利用灶膛里灰烬的余温,粥就这样慢慢熬着,越发地粘稠,颜色也逐渐红亮起来。灶膛的火最终完全熄灭,粥也结束了喧嚣与浮躁,沉静下来,退回到原来的水位。一些粥不甘心退却,粘连在锅壁上,也被烘干,变成一圈薄如蝉翼的膜。每每这时,我总是迫不及待地和姐姐揭下粥膜,塞进嘴里,膜入口即化,只有舌尖才能感受到麦的清甜。倒与今天流行的棉花糖有着类似的口感和情趣。

心急吃不了热豆腐,刚熬好的粥可不能立即喝,否则从嘴巴一直烫到心里,得稍微凉凉。温热的粥喝着最舒服,胃暖暖的,粥仿佛渗透进血液,流向了身体的每一个毛孔,为它们送去了营养。夏天则要喝冰的。用现在流行的广告语就是:“透心凉,心飞扬。”那个年代,冰箱是个稀罕东西,我们村根本没有,怎么办呢?这可难不倒咱们。端来一只大木盆,往里面倒满新汲的井水。把粥用盆盛起来,浸在井水中,能够迅速降温。如果觉得不过瘾,可以直接把粥盛好放在吊桶里,悬在井的深处,不出几个小时,粥就变得冰凉无比。
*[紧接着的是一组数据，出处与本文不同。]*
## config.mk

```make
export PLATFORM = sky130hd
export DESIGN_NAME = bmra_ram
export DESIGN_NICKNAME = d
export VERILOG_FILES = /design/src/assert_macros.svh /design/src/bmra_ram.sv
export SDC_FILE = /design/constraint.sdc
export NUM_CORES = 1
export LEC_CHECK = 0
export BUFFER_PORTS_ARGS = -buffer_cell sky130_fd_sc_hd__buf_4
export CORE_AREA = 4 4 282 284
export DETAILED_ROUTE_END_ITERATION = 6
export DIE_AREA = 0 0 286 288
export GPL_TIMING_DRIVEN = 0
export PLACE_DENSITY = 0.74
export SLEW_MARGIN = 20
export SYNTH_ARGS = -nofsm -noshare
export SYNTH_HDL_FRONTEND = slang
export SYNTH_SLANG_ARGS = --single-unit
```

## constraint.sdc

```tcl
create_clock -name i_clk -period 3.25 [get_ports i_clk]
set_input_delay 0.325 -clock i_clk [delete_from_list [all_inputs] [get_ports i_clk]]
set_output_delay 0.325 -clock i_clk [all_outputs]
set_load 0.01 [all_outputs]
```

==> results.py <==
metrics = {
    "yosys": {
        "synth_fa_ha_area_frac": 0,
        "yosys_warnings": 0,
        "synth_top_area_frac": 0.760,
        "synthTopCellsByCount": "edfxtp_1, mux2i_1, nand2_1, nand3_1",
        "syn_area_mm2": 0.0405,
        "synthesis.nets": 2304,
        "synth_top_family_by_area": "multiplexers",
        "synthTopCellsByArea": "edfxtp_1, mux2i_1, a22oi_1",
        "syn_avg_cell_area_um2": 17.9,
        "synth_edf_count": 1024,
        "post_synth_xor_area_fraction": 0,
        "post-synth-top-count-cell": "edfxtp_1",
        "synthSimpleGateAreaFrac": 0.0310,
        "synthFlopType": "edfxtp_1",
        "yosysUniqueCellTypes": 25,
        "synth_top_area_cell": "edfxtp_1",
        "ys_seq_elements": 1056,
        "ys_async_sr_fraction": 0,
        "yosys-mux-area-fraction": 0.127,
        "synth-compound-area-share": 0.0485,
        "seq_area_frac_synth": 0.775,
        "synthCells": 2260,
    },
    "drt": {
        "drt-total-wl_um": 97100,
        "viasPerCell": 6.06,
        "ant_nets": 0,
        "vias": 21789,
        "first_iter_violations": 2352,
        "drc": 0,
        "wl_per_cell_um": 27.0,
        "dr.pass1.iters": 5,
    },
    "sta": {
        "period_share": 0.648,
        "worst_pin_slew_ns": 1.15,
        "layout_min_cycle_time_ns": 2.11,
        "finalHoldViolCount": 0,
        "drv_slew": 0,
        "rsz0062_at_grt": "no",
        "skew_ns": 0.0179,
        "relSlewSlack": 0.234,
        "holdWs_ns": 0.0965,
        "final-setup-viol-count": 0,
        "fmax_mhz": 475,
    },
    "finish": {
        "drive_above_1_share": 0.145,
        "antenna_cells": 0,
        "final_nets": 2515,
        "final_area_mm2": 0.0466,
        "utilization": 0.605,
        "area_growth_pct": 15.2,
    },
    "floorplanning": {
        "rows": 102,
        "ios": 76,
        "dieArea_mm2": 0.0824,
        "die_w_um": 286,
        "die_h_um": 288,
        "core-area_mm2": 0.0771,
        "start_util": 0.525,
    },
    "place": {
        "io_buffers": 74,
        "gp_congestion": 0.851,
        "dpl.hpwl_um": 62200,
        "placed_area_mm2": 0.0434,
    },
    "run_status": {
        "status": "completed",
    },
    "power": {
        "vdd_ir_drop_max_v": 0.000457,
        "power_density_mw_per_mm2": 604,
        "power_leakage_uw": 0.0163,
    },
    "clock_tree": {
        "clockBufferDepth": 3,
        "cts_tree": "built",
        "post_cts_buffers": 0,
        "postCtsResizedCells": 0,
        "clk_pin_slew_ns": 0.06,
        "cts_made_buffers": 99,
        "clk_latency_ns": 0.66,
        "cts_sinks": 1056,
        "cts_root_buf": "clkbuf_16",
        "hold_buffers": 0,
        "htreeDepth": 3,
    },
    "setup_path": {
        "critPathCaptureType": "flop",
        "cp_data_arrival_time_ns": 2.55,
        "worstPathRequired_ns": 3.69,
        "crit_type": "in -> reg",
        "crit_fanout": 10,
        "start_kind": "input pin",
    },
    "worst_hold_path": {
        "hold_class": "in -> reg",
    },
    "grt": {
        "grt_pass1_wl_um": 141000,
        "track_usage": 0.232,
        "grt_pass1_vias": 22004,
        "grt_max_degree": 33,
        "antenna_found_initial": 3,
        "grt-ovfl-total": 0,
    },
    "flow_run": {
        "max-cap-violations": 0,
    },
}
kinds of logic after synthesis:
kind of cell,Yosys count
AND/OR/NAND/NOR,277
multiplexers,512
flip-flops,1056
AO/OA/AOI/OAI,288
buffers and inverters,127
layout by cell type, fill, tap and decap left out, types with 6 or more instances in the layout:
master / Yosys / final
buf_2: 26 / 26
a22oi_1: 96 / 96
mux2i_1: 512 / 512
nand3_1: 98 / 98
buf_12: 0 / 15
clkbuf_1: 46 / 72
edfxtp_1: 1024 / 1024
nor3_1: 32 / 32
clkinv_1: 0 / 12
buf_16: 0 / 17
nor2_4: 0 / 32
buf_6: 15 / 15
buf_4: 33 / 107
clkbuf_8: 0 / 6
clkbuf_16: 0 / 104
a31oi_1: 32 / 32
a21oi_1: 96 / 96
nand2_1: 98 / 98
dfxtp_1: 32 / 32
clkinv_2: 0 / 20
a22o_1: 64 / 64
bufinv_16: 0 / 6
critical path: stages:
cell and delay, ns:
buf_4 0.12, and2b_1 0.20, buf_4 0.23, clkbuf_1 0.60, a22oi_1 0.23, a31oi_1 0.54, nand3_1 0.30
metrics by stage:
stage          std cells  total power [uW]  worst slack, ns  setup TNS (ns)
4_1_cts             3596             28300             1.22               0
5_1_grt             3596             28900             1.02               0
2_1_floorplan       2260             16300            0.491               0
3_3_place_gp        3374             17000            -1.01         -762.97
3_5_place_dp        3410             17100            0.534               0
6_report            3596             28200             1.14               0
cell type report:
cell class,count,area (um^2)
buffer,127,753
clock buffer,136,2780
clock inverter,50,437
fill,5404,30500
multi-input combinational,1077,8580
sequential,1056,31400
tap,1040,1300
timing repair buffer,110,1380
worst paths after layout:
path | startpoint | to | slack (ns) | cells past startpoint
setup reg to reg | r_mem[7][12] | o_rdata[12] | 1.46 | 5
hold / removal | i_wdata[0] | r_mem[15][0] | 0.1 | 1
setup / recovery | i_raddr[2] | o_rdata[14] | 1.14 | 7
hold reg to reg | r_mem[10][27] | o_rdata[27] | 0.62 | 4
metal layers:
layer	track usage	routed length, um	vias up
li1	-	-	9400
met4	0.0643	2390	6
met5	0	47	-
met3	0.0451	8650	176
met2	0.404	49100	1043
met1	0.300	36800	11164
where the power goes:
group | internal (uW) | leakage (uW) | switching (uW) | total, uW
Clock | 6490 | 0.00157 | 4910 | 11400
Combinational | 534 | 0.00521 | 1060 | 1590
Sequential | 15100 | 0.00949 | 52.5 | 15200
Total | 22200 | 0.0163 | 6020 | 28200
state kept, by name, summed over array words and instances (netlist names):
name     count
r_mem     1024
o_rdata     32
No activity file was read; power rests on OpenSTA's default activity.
夏天,家家户户总是一大早煮好一锅粥,浸在井水里。从早喝到晚。早上起来,喝一碗当早饭;中午,饭后灌一碗,打个饱嗝,正好;干完活儿,从田里回来,牛饮一碗,如饮甘霖,解渴除乏。

据统计:人的一生要吃掉二十多吨食物,喝掉三万多升液体。这个数据比重用在泰兴人身上肯定是不够准确的。泰兴人大鱼大肉可以不吃,山珍海味可以不吃,但是粯子粥是一定要喝的。